* WHAT THE EXERCISE ASKS *
Report each line of the records below that uses the word "metal".

(INPUT MATERIAL)

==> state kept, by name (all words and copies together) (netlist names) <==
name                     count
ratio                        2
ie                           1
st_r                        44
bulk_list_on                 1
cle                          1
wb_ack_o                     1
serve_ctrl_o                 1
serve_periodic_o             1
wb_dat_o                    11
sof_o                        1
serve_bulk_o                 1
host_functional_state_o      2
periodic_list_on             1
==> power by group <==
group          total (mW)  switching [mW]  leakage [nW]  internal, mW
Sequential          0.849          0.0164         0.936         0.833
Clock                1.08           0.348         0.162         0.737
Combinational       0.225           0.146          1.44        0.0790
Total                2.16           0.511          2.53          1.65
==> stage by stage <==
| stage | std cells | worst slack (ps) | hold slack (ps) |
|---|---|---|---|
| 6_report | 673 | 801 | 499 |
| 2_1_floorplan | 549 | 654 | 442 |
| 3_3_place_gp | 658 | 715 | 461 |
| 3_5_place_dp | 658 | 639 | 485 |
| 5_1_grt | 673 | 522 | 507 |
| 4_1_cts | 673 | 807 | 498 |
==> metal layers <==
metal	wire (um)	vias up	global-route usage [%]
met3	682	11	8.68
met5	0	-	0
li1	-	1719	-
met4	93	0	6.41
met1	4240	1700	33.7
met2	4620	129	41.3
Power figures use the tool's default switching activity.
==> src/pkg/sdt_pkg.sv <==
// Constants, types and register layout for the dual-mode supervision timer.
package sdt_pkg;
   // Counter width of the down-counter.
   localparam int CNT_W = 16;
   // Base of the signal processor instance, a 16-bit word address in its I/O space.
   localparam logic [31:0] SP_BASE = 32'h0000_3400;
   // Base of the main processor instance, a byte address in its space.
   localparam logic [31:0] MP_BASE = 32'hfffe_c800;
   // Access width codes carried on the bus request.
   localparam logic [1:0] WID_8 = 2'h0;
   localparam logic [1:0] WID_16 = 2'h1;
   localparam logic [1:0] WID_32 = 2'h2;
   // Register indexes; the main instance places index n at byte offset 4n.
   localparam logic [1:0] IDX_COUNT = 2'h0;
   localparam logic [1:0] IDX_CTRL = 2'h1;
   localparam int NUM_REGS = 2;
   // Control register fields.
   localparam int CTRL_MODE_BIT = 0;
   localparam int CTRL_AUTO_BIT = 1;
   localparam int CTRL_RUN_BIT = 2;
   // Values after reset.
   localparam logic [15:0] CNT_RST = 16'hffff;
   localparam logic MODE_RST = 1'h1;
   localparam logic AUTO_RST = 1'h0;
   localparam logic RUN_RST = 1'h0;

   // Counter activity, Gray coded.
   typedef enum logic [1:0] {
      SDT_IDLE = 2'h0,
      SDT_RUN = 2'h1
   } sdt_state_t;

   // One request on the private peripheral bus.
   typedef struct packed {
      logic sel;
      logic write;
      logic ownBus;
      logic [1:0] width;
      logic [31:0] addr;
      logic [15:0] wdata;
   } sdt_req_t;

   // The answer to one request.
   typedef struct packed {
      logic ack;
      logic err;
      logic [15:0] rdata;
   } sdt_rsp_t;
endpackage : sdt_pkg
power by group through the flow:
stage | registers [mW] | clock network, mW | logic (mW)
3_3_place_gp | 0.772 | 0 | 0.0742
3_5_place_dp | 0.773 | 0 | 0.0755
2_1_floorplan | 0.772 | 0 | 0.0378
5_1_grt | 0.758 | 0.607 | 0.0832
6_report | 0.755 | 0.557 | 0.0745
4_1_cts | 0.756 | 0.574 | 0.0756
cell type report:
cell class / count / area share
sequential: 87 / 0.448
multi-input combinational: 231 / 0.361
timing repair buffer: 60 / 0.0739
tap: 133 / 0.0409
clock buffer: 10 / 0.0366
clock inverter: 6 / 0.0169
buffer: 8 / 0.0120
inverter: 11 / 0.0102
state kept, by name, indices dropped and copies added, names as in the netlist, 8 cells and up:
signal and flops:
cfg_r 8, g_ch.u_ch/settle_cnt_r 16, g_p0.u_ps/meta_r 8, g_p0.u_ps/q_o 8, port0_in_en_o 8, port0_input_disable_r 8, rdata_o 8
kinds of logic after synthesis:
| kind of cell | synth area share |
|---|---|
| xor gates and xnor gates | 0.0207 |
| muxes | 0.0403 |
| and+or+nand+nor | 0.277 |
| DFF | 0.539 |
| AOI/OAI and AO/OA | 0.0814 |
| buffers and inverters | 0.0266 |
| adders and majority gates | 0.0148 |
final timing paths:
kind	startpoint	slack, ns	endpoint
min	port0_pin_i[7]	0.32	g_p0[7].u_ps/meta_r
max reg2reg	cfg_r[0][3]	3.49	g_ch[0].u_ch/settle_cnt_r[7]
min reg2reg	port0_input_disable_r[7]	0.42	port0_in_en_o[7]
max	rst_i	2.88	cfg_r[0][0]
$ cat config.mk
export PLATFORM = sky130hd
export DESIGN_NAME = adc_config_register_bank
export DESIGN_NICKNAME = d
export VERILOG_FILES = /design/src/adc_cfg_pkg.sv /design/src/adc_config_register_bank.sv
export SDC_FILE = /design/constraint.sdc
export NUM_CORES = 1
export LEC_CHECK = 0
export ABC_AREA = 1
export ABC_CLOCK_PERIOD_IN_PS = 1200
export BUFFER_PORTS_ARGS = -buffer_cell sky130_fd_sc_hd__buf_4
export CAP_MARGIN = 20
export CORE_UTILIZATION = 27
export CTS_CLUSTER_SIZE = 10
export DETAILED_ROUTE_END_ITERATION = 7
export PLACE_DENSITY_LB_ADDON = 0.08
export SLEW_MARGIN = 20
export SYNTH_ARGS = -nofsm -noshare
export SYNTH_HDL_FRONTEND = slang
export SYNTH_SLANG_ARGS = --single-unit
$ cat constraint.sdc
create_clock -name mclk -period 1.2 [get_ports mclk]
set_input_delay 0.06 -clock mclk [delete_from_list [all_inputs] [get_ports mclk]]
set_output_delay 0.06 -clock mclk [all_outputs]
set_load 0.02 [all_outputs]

(End INPUT MATERIAL)

* YOUR RESPONSE *
==> metal layers <==
metal	wire (um)	vias up	global-route usage [%]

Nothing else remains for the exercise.